The judge should also look at:

● The child’s welfare, safety, and health

● The continual or habitual unlawful use of drugs or alcohol by either parent

● The amount and nature of contact the minor has had with either parent

However, when doing that, they must consider whether either parent has moved out of the family home due to the other parent’s threatened or actual domestic abuse. When a restraining order is in effect that impacts the child or parents, the judge should refrain from issuing a visitation or custody order conflicting with the restraining order. 

You want to provide solid documentation and evidence to strengthen arguments and support claims favoring a child custody arrangement. This could include witness statements, medical records, police reports, and other relevant documentation of the protective order itself. The court will depend on these documents to make informed decisions while prioritizing the minor’s safety. 

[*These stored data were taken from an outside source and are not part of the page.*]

==> config.mk <==
export PLATFORM = sky130hd
export DESIGN_NAME = inner_dot_sched
export DESIGN_NICKNAME = d
export VERILOG_FILES = /design/src/rtl/inner_dot_sched.sv
export SDC_FILE = /design/constraint.sdc
export NUM_CORES = 1
export LEC_CHECK = 0
export ABC_AREA = 1
export CAP_MARGIN = 20
export CORE_MARGIN = 2
export CORE_UTILIZATION = 60
export CTS_CLUSTER_DIAMETER = 200
export CTS_CLUSTER_SIZE = 25
export DETAILED_ROUTE_END_ITERATION = 10
export GPL_TIMING_DRIVEN = 1
export PLACE_DENSITY = 0.95
export SLEW_MARGIN = 25
export SYNTH_ARGS = -nofsm -noshare
export SYNTH_HDL_FRONTEND = slang
export SYNTH_SLANG_ARGS = --single-unit
==> constraint.sdc <==
create_clock -name clk -period 2.91 [get_ports clk]
set_input_delay 0.7275 -clock clk [delete_from_list [all_inputs] [get_ports clk]]
set_output_delay 0.7275 -clock clk [all_outputs]
set_load 0.01 [all_outputs]
==> src/rtl/inner_dot_sched.sv <==
// Slot sequencer for the shared 9-tap dot-product datapath: arbitrates conv/connect operands,
// tags returning results and folds the three connect partial dots of each pass into one sum.
module inner_dot_sched #(
    parameter int SUM_WIDTH  = 21,
    parameter int CNT_MAX    = 69,
    parameter int CONN_SLOT0 = 34,
    parameter int CONN_SLOT1 = 50,
    parameter int CONN_SLOT2 = 66,
    parameter int DOT_LAT    = 2,
    parameter int PASS_W     = 8
) (
    input  logic                         clk,
    input  logic                         rst_n,
    input  logic                         start,
    input  logic [PASS_W-1:0]            num_pass,
    input  logic                         conv_rdy,
    input  logic                         conn_rdy,
    input  logic signed [SUM_WIDTH-1:0]  dot,
    output logic [$clog2(CNT_MAX)-1:0]   cnt,
    output logic                         in_vld,
    output logic                         conv_ack,
    output logic                         conn_ack,
    output logic                         busy,
    output logic                         done,
    output logic                         res_vld,
    output logic                         res_is_conn,
    output logic [$clog2(CNT_MAX)-1:0]   res_cnt,
    output logic signed [SUM_WIDTH+1:0]  conn_sum,
    output logic                         conn_sum_vld
);

    localparam int CW = $clog2(CNT_MAX);
    localparam int DW = (DOT_LAT > 1) ? $clog2(DOT_LAT) : 1;

    localparam logic [1:0] IDLE  = 2'd0;
    localparam logic [1:0] RUN   = 2'd1;
    localparam logic [1:0] DRAIN = 2'd2;

    logic [1:0]        state;
    logic [PASS_W-1:0] pass_cnt;
    logic [PASS_W-1:0] pass_num;
    logic [DW-1:0]     drain_cnt;
    logic              is_conn;
    logic              issue;
    logic              last_slot;
    logic              last_pass;

    logic [DOT_LAT-1:0] pipe_vld;
    logic [DOT_LAT-1:0] pipe_conn;
    logic [CW-1:0]      pipe_cnt [DOT_LAT];

    logic signed [SUM_WIDTH+1:0] acc;
    logic signed [SUM_WIDTH+1:0] dot_ext;

    always_comb begin
        is_conn   = (cnt == CW'(CONN_SLOT0)) || (cnt == CW'(CONN_SLOT1)) || (cnt == CW'(CONN_SLOT2));
        issue     = (state == RUN) && (is_conn ? conn_rdy : conv_rdy);
        in_vld    = issue;
        conv_ack  = issue && !is_conn;
        conn_ack  = issue && is_conn;
        last_slot = (cnt == CW'(CNT_MAX - 1));
        // pass_num is never 0 once a job runs, so the subtraction cannot wrap
        last_pass = (pass_cnt == PASS_W'(pass_num - PASS_W'(1)));
        busy      = (state != IDLE);
        done      = (state == DRAIN) && (drain_cnt == DW'(DOT_LAT - 1));
    end

    always_ff @(posedge clk or negedge rst_n) begin
        if (!rst_n) begin
            state     <= IDLE;
            cnt       <= '0;
            pass_cnt  <= '0;
            pass_num  <= '0;
            drain_cnt <= '0;
        end else begin
            case (state)
                IDLE: begin
                    if (start) begin
                        pass_num  <= (num_pass == '0) ? PASS_W'(1) : num_pass;
                        pass_cnt  <= '0;
                        cnt       <= '0;
                        drain_cnt <= '0;
                        state     <= RUN;
                    end
                end
                RUN: begin
                    if (issue) begin
                        if (last_slot) begin
                            cnt      <= '0;
                            pass_cnt <= pass_cnt + PASS_W'(1);
                            if (last_pass) begin
                                state     <= DRAIN;
                                drain_cnt <= '0;
                            end
                        end else begin
                            cnt <= cnt + CW'(1);
                        end
                    end
                end
                DRAIN: begin
                    if (done) begin
                        state <= IDLE;
                    end else begin
                        drain_cnt <= drain_cnt + DW'(1);
                    end
                end
                default: state <= IDLE;
            endcase
        end
    end

    // Tag pipe matches the datapath latency so each returning dot carries its slot identity
    always_ff @(posedge clk or negedge rst_n) begin
        if (!rst_n) begin
            pipe_vld  <= '0;
            pipe_conn <= '0;
            for (int i = 0; i < DOT_LAT; i++) begin
                pipe_cnt[i] <= '0;
            end
        end else begin
            pipe_vld[0]  <= issue;
            pipe_conn[0] <= is_conn;
            pipe_cnt[0]  <= cnt;
            for (int i = 1; i < DOT_LAT; i++) begin
                pipe_vld[i]  <= pipe_vld[i-1];
                pipe_conn[i] <= pipe_conn[i-1];
                pipe_cnt[i]  <= pipe_cnt[i-1];
            end
        end
    end

    assign res_vld     = pipe_vld[DOT_LAT-1];
    assign res_is_conn = pipe_conn[DOT_LAT-1];
    assign res_cnt     = pipe_cnt[DOT_LAT-1];
    assign dot_ext     = {{2{dot[SUM_WIDTH-1]}}, dot};

    // The first connect slot loads rather than adds, so each pass starts a fresh sum
    always_ff @(posedge clk or negedge rst_n) begin
        if (!rst_n) begin
            acc          <= '0;
            conn_sum     <= '0;
            conn_sum_vld <= 1'b0;
        end else begin
            conn_sum_vld <= 1'b0;
            if (res_vld && res_is_conn) begin
                if (res_cnt == CW'(CONN_SLOT0)) begin
                    acc <= dot_ext;
                end else begin
                    acc <= acc + dot_ext;
                end
                if (res_cnt == CW'(CONN_SLOT2)) begin
                    conn_sum     <= acc + dot_ext;
                    conn_sum_vld <= 1'b1;
                end
            end
        end
    end

endmodule
==> flow_summary.json, run 1 <==
{
  "status": "finished clean",
  "ir_drop_uv": 428,
  "p_int_uw": 3180,
  "netlist_instances": 785,
  "grt_pass1_wl_mm": 22.7,
  "num_rows": 35,
  "hp-class": "primary input to asynchronous set/reset pin",
  "worstSkewPairLatency_ps": 370,
  "overflow": 0,
  "num_vias": 5200,
  "viasPerCell": 5.33,
  "wirelength_mm": 13.4,
  "ys_ff_latch": 91,
  "yosys-top-cells-count": "nand2_1 (261), inv_1 (97), dfrtp_1 (91)",
  "setup_viol": 0,
  "pin_count": 79,
  "nNetsFinal": 922,
  "cts_tree": "built",
  "arrival_ps": 2000,
  "numClockSinks": 91,
  "timing.rr.start": "acc[0]",
  "avgSynthCellArea_um2": 7.14,
  "firstDrtPassIters": 5,
  "r2r_cells": 13,
  "max-clock-path-buffers": 2,
  "ant_nets": 0,
  "fmax_ghz": 0.366,
  "grt_start_max_net_pins": 59,
  "clkTransAtPathRegs_ps": 100,
  "worstSetupStartpoint": "state[0]",
  "synth_top_area_share_pct": 40.6,
  "p_comb_share_pct": 53.0,
  "antennaDiodeCount": 0,
  "portBuffers": 78,
  "cap_viol_max_count": 0,
  "yosysMostFrequentCell": "nand2_1",
  "syn_area_um2": 5610,
  "critPathLaunchType": "flip-flop",
  "drtIter0Drc": 184,
  "syn-num-nets": 847,
  "crit_path_end_kind": "output pin",
  "skew_ps": 7.99,
  "layout.cells.non_filler": 976,
  "power.share.sequential_pct": 32.4,
  "yosysSeqAreaShare_pct": 40.6,
  "synth_edf_count": 0,
  "synth_area_leaders": "dfrtp_1 (41%), nand2_1 (17%), inv_1 (6.5%)",
  "path_class": "flip-flop to output pin",
  "worst_pin_slew_ps": 795,
  "die_height_um": 101,
  "p_leak_uw": 0.00349,
  "final.min_clock_period_ps": 2730,
  "drive_gt1_share_pct": 5.09,
  "place_hpwl_mm": 9.73,
  "powerDensity_nw_per_um2": 879,
  "yosysTopAreaCell": "dfrtp_1",
  "fin_setup_tns_ps": 0,
  "initial_utilization_pct": 61.3,
  "syn_to_final_growth_pct": 19.1,
  "pwr-share-clk_pct": 14.6,
  "ys.flop_type": "dfrtp_1",
  "yosys_warnings": 0,
  "cts-buffers-inserted": 9,
  "grt_pass1_vias": 5050,
  "slew_headroom_pct": 46.9,
  "power_switching_uw": 2690,
  "required_ps": 2180,
  "seq_area_um2": 2280,
  "finalCritPeriodShare_pct": 93.8,
  "nFillCells": 694,
  "slew_violations": 0,
  "placed_cells": 958,
  "hold_buffers": 0,
  "antenna_found_initial": 0,
  "switching_share_pct": 45.9,
  "die_w_um": 101,
  "grt_setup_unrepaired": "no",
  "holdWs_ps": 290,
  "cts_root_buffer": "clkbuf_8",
  "gp_congestion": 1.03,
  "ctsHtreeMaxLevel": 3,
  "ys_types": 34,
  "async_reset_ff_share_pct": 100,
  "finalHoldViolCount": 0,
  "post_drt_wl_per_cell_um": 13.7,
  "core_um2": 9150,
  "die-area_um2": 10100,
  "cp_max_fo": 7,
  "drcViolationCount": 0,
  "p_total_uw": 5870,
  "track_usage_pct": 28.1,
  "multi_input_area_um2": 2820
}
[layout by cell type (no fill, tap or decap), drive strengths merged, types with 13 or more instances in the layout]
master and n:
clkdlybuf4s50 75, o21ai 44, inv 106, nand4 13, nor2 83, a21oi 35, ha 27, dfrtp 91
nand2 265, xor2 15, nand3 54
[timing repair]
action                     4_1_cts  5_1_grt
setup endpoints to repair        1        1
resized for setup                2        1
buffers inserted                 2        0
hold endpoints to repair         0        0
[path summary, 6_finish.rpt]
| check | slack, ps | end |
|---|---|---|
| worst min register to register | 360 | res_cnt[4] |
| worst min-delay path | 290 | acc[7] |
| worst max-delay path | 180 | conv_ack |
| min in group clk | 360 | res_cnt[4] |
| worst max register to register | 760 | acc[12] |
| max in group asynchronous | 1970 | pass_num[7] |
[routing by layer]
layer,wire length [um],up-vias,global-route usage [%]
li1,-,2625,-
met1,5620,2363,34.1
met2,6560,180,49.9
met3,824,32,4.85
met4,361,0,10.5
met5,0,-,0
[final cells by class]
type                       instances  share of cell area [%]
multi-input combinational        568                    42.2
sequential                        91                    34.1
timing repair buffer              88                    13.0
inverter                         102                    5.73
tap                              111                    2.08
clock buffer                      10                    2.06
clock inverter                     6                   0.824
[cell families (layout without fill, tap and decap cells)]
logic type	Yosys count	after routing	synth area share [%]
DFF	91	91	40.6
and+or+nand+nor	425	425	31.2
adders and majority gates	28	28	6.38
AOI/OAI and AO/OA	94	94	9.39
buffers and inverters	126	206	9.10
xor gates and xnor gates	21	21	3.28
[metrics by stage]
| stage | instance area [um2] | setup WS (ps) | utilization (%) |
|---|---|---|---|
| final | 6680 | 181 | 73.0 |
| after detailed placement | 6470 | -18.9 | 70.7 |
| after global placement | 6470 | 71.5 | 70.7 |
| after floorplan | 5610 | 685 | - |
| after global routing | 6680 | 24.0 | 73.0 |
| after CTS | 6680 | 105 | 72.9 |
[flip-flops by register name, indices dropped and copies added, names as in the netlist, 7 cells and up]
name      count
acc          23
cnt           7
conn_sum     23
pass_cnt      8
pass_num      8
pipe_cnt      7
res_cnt       7
[worst max-delay path, cell delays in order, from the launching register on]
cell and delay [ps]:
dfrtp_1 420, inv_1 90, nor2_2 260, inv_1 190
nor2_1 140, clkdlybuf4s50_1 540
[power by group through the flow]
stage | sequential, uW | combinational [uW] | clock (uW)
2_1_floorplan | 1890 | 2240 | 0
3_3_place_gp | 1910 | 2950 | 0
3_5_place_dp | 1920 | 3040 | 0
4_1_cts | 1900 | 3080 | 868
5_1_grt | 1950 | 3540 | 922
6_report | 1900 | 3110 | 858
Note: power is estimated with default switching activity, not from simulation.
==> inputs of run 2 (changes only) <==
SKIP_LAST_GASP = 1   (was default)
==> results of run 2 <==
Final layout, timing and power as in run 1 (identical DEF).
==> inputs of run 3 (changes only) <==
CAP_MARGIN = 5   (was 20)
==> results of run 3 <==
Final layout, timing and power as in run 1 (identical DEF).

Courts have the legal responsibility to safeguard minors from harm and exposure to possible dangerous situations. Thus, child custody decisions should align to guarantee the minor’s emotional stability and security. 

How a Restraining Order Can Affect Child Custody Decisions

Domestic abuse differs from child abuse. That is because, in domestic abuse, the victim should be older than eighteen years old. Even so, research has revealed that domestic abuse can impact children. That is especially so when they witness the violence. In certain situations, the emotional effect of minors who have experienced domestic abuse in their homes is the same as that of minors who face neglect and abuse.

Because of the emotional and mental impacts that domestic abuse has on minors, judges will generally not grant custody to the parent served with the DVRO if they establish that the violence will likely occur again.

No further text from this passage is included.